■ PROBLEM DETAILS:
Each line of the listing where the string "leakage" appears is to be identified and copied.

■ DATA PROVIDED:
####

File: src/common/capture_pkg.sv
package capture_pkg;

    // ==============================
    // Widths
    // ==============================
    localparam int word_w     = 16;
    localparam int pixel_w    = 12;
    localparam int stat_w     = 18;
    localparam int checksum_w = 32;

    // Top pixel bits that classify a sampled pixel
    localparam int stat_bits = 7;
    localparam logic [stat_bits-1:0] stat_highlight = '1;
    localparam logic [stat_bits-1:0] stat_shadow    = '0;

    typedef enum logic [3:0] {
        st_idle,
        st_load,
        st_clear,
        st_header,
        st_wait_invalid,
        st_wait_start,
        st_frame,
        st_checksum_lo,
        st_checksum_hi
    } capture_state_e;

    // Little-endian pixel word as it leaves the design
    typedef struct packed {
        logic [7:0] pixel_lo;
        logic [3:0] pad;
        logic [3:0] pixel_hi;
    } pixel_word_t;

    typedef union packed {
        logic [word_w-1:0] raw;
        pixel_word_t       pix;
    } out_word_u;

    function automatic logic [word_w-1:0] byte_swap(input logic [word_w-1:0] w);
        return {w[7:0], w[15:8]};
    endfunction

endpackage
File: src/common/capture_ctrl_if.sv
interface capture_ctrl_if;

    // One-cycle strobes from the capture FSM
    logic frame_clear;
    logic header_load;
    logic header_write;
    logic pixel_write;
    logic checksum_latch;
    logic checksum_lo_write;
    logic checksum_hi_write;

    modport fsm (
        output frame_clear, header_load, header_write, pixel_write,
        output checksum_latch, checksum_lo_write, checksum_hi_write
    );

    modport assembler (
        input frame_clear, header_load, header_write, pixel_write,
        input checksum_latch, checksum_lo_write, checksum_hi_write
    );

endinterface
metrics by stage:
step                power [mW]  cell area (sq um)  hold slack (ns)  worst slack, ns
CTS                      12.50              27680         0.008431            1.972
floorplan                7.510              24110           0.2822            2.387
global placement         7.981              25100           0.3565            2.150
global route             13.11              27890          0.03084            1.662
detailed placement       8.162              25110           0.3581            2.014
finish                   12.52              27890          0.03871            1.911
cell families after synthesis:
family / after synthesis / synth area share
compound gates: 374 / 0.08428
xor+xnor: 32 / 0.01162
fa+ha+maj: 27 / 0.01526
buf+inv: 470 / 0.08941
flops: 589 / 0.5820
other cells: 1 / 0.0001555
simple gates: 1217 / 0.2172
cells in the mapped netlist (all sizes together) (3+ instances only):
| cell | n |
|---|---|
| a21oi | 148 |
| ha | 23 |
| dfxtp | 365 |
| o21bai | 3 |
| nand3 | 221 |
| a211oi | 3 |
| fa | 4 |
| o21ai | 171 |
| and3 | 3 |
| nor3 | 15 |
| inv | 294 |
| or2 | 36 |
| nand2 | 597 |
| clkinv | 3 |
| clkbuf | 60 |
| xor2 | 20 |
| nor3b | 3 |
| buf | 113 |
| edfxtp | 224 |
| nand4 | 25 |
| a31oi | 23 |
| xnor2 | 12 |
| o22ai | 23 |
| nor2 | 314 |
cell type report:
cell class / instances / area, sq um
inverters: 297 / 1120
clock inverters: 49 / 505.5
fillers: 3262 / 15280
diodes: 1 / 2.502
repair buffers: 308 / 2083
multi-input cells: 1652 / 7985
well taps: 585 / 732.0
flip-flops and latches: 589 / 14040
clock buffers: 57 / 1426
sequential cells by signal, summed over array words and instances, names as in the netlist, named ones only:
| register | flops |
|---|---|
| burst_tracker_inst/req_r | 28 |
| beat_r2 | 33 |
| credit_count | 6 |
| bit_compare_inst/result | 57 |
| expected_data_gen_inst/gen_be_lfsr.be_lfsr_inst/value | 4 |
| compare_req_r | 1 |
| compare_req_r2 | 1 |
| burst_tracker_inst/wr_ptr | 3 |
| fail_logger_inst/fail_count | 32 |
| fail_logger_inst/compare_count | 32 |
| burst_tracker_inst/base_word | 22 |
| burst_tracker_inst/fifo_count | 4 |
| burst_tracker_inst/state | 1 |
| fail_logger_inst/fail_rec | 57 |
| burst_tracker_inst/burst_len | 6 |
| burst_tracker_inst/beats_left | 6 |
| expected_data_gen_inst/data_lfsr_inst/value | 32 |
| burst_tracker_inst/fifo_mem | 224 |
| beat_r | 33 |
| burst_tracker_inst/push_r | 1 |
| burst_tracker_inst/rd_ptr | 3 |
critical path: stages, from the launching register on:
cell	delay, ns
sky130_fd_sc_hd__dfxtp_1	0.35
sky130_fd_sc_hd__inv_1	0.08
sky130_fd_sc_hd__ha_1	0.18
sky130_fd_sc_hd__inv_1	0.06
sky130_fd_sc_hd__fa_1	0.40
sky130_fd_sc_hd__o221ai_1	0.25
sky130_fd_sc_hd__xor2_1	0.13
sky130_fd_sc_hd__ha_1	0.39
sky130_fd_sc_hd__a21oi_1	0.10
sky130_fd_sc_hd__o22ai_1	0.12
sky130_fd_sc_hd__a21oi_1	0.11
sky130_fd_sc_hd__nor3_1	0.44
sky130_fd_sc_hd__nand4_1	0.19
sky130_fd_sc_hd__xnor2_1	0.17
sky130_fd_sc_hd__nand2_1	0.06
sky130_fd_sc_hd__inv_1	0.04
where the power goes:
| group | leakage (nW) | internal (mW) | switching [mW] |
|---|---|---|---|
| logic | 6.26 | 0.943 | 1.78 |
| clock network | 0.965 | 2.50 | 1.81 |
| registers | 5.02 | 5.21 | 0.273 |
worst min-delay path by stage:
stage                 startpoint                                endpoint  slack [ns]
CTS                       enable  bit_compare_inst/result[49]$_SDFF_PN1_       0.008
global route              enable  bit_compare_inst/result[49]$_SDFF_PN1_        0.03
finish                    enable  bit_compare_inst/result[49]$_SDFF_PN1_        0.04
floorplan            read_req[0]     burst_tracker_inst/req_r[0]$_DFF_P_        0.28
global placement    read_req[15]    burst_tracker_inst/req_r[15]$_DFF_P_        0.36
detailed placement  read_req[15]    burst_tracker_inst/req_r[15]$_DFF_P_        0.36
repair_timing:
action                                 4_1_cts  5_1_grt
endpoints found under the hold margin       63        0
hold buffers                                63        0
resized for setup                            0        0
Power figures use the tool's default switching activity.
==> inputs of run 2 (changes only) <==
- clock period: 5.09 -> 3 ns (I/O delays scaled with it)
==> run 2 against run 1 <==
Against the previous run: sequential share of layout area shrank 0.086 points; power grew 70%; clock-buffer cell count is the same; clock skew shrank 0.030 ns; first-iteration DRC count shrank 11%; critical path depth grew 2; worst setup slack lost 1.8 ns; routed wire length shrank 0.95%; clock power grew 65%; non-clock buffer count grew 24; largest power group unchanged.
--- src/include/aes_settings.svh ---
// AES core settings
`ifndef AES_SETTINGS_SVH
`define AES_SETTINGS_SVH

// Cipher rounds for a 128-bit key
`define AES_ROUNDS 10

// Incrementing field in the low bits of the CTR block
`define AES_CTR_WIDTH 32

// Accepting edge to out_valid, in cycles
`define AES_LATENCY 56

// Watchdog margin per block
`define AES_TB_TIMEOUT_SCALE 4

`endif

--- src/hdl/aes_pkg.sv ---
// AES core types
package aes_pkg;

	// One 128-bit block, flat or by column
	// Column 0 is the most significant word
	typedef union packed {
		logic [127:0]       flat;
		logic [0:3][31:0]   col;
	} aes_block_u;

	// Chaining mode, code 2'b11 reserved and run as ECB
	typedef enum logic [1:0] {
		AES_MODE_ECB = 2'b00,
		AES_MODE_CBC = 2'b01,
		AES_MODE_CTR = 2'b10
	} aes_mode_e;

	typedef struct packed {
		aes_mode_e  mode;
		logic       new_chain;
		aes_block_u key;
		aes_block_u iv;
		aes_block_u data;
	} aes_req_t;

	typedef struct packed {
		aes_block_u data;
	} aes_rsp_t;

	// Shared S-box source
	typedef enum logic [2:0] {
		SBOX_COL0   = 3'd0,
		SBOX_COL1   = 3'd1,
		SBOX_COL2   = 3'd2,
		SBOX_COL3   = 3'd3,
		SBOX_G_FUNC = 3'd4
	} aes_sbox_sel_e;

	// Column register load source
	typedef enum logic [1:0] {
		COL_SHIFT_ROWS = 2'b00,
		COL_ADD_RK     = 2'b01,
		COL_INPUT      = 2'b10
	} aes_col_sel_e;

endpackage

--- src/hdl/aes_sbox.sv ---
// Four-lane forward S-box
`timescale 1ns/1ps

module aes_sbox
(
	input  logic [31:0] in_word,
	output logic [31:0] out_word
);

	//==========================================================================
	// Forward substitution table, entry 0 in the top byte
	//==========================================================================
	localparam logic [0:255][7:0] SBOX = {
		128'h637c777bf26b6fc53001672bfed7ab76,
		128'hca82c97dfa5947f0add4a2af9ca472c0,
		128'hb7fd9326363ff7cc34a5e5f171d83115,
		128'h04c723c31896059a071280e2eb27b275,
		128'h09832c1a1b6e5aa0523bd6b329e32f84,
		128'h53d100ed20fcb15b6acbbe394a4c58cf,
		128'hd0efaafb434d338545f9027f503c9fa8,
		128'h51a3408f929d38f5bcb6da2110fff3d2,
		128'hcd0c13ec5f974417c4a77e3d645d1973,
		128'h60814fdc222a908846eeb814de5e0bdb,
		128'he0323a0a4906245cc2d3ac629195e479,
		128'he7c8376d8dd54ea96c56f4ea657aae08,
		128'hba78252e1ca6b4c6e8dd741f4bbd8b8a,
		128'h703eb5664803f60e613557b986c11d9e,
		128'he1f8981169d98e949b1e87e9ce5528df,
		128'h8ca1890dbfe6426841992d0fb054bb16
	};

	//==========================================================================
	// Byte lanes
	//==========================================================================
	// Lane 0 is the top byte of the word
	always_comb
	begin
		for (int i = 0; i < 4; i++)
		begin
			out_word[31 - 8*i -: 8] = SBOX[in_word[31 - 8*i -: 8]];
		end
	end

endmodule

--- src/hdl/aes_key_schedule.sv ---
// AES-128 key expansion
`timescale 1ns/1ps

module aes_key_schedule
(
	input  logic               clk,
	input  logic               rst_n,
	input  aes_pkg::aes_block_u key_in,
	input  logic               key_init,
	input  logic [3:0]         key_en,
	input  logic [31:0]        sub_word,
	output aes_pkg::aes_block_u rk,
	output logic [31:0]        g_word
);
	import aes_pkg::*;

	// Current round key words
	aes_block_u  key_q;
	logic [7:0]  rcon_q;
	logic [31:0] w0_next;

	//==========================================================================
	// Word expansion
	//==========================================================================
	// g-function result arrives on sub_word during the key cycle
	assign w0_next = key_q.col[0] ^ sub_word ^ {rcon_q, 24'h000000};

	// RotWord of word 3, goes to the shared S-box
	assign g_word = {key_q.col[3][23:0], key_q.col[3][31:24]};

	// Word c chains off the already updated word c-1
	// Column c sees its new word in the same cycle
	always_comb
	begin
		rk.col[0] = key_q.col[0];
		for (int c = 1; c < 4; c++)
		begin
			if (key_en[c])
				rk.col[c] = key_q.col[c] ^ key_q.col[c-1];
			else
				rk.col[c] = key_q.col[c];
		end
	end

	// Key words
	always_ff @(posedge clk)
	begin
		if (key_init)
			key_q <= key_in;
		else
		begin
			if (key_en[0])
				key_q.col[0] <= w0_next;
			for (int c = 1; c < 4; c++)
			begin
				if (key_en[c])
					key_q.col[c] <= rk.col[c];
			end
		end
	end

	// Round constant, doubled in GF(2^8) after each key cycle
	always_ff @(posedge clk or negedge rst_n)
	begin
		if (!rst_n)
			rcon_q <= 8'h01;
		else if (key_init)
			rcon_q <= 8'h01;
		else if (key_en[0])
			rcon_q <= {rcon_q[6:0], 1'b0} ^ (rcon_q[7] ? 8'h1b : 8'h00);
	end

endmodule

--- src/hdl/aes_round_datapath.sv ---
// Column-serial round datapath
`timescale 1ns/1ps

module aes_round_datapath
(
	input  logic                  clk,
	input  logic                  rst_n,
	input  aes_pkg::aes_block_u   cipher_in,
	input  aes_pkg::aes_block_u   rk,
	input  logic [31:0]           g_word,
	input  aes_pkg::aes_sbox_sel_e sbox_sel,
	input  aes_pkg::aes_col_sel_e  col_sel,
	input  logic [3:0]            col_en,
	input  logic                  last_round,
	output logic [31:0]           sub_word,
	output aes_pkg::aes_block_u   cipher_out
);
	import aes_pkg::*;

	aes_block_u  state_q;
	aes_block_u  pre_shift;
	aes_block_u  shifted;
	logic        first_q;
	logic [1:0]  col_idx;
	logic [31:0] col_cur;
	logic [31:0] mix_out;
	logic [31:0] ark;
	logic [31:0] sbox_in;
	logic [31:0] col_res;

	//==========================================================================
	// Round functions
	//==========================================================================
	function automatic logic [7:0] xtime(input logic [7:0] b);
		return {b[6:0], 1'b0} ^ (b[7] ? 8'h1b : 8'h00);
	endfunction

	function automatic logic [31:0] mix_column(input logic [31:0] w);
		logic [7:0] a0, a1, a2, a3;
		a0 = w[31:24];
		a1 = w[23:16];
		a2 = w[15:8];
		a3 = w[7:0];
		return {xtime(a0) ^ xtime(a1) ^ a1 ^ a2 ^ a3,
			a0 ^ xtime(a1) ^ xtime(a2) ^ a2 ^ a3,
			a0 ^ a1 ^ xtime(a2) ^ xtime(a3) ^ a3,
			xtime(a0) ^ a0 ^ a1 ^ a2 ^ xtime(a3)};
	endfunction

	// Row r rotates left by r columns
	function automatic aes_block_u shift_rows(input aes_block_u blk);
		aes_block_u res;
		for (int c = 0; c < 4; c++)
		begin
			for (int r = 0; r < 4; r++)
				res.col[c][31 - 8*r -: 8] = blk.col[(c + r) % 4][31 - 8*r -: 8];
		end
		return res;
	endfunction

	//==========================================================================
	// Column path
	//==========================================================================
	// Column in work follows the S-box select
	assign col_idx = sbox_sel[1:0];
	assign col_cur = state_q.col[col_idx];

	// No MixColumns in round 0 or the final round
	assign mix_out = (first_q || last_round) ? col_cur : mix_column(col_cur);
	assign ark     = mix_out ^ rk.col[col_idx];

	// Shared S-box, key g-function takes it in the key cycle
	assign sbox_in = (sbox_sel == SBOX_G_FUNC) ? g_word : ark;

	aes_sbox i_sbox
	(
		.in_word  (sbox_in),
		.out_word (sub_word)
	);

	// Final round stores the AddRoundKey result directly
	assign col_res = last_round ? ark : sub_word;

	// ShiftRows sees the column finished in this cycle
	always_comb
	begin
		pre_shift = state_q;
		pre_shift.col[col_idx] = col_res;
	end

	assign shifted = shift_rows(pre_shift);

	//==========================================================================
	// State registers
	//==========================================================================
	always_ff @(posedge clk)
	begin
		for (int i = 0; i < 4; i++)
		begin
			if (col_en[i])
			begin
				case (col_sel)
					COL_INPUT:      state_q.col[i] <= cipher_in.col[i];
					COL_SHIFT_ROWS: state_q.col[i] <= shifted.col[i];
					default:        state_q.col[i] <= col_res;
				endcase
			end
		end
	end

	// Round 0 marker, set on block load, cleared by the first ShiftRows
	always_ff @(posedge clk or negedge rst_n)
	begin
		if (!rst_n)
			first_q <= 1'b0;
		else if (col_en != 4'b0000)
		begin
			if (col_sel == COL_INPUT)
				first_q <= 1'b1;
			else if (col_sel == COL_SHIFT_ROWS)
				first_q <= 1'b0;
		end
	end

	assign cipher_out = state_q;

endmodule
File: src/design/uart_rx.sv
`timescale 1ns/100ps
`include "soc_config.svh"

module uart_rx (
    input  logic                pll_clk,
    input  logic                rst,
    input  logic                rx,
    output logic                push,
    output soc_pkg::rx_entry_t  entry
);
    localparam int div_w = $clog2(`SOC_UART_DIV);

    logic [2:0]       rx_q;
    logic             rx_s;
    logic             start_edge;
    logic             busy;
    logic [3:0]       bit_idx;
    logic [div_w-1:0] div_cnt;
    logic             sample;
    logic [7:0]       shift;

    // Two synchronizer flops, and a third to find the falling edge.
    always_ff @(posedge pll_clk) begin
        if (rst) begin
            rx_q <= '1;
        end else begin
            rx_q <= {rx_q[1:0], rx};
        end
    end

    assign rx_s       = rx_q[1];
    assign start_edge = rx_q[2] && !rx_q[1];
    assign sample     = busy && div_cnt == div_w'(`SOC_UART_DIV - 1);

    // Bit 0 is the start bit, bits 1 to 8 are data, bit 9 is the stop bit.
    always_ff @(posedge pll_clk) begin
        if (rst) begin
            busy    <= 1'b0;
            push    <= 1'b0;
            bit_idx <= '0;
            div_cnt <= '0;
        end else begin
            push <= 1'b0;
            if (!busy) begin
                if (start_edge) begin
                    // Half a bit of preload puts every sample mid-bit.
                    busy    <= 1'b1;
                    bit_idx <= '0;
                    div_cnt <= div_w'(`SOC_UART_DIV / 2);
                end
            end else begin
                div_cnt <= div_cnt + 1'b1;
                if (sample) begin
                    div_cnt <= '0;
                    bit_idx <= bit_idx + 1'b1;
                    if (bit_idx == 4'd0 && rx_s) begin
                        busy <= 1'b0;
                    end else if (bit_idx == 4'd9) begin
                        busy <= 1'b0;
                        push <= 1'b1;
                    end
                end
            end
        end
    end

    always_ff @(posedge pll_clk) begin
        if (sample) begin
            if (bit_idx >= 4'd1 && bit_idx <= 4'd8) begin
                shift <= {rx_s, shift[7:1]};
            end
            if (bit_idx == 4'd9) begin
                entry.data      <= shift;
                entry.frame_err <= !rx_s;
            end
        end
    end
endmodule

####

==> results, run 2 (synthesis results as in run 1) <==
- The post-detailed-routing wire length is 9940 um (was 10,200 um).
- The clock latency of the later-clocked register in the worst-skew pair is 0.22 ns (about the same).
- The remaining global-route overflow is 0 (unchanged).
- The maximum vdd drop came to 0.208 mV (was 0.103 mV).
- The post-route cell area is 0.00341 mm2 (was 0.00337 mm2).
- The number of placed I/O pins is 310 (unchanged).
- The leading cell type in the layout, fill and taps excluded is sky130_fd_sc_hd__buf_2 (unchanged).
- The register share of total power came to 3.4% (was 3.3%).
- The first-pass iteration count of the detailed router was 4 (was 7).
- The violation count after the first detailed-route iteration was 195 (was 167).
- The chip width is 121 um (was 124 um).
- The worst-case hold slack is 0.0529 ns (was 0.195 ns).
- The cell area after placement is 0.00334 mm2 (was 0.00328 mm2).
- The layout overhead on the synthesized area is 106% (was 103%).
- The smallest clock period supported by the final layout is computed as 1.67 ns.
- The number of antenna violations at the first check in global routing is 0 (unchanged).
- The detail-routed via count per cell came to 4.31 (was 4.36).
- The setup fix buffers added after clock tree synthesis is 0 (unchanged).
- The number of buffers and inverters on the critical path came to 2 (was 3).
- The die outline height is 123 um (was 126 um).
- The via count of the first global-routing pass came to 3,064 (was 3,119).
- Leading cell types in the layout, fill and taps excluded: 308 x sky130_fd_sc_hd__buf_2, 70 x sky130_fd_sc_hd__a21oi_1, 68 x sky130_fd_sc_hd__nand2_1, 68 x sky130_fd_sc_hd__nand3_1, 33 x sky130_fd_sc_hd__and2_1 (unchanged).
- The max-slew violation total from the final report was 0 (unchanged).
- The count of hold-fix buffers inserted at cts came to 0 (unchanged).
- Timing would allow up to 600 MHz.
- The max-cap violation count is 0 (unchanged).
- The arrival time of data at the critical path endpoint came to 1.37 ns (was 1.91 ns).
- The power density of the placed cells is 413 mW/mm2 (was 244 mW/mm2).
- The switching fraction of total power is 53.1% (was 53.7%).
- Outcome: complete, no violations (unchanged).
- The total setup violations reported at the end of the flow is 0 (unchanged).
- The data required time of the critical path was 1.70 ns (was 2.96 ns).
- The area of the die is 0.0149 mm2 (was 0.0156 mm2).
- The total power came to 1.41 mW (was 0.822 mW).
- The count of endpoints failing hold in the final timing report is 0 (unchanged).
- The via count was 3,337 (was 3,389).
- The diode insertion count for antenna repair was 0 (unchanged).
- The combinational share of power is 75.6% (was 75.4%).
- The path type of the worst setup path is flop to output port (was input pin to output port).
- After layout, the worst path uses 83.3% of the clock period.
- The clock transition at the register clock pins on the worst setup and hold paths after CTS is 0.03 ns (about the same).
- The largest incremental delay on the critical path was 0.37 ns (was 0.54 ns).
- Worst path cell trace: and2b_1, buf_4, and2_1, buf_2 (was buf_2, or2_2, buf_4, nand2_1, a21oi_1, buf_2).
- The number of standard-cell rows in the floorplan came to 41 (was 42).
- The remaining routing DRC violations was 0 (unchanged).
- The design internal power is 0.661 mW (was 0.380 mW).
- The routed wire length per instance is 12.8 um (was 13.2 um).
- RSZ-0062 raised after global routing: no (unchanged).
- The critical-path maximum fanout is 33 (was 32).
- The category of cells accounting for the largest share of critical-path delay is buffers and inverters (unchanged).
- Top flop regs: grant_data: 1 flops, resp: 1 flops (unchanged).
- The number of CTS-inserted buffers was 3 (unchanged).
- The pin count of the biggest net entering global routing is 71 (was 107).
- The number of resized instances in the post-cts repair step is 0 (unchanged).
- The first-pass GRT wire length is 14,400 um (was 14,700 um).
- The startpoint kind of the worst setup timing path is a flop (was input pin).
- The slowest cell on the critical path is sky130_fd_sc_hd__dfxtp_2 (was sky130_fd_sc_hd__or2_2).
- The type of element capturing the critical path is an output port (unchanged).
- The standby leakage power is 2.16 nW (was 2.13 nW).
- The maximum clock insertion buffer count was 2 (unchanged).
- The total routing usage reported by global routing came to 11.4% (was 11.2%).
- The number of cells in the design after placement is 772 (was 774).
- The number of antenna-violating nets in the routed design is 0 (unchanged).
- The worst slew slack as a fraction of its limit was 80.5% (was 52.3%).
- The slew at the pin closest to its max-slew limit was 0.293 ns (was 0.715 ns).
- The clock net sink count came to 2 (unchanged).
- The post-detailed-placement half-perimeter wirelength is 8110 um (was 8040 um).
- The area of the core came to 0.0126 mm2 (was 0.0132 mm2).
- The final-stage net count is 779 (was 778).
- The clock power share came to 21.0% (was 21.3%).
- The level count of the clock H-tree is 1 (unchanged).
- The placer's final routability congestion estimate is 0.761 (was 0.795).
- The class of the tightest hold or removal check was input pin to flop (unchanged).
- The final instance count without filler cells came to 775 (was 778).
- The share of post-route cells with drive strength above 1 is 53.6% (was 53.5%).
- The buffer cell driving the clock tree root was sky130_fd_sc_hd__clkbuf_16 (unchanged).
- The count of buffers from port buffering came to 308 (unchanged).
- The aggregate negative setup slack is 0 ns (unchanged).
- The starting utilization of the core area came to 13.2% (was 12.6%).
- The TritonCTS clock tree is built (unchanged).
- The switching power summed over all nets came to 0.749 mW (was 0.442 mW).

####

■ OUTPUT FOR THIS EXERCISE:
| group | leakage (nW) | internal (mW) | switching [mW] |
- The standby leakage power is 2.16 nW (was 2.13 nW).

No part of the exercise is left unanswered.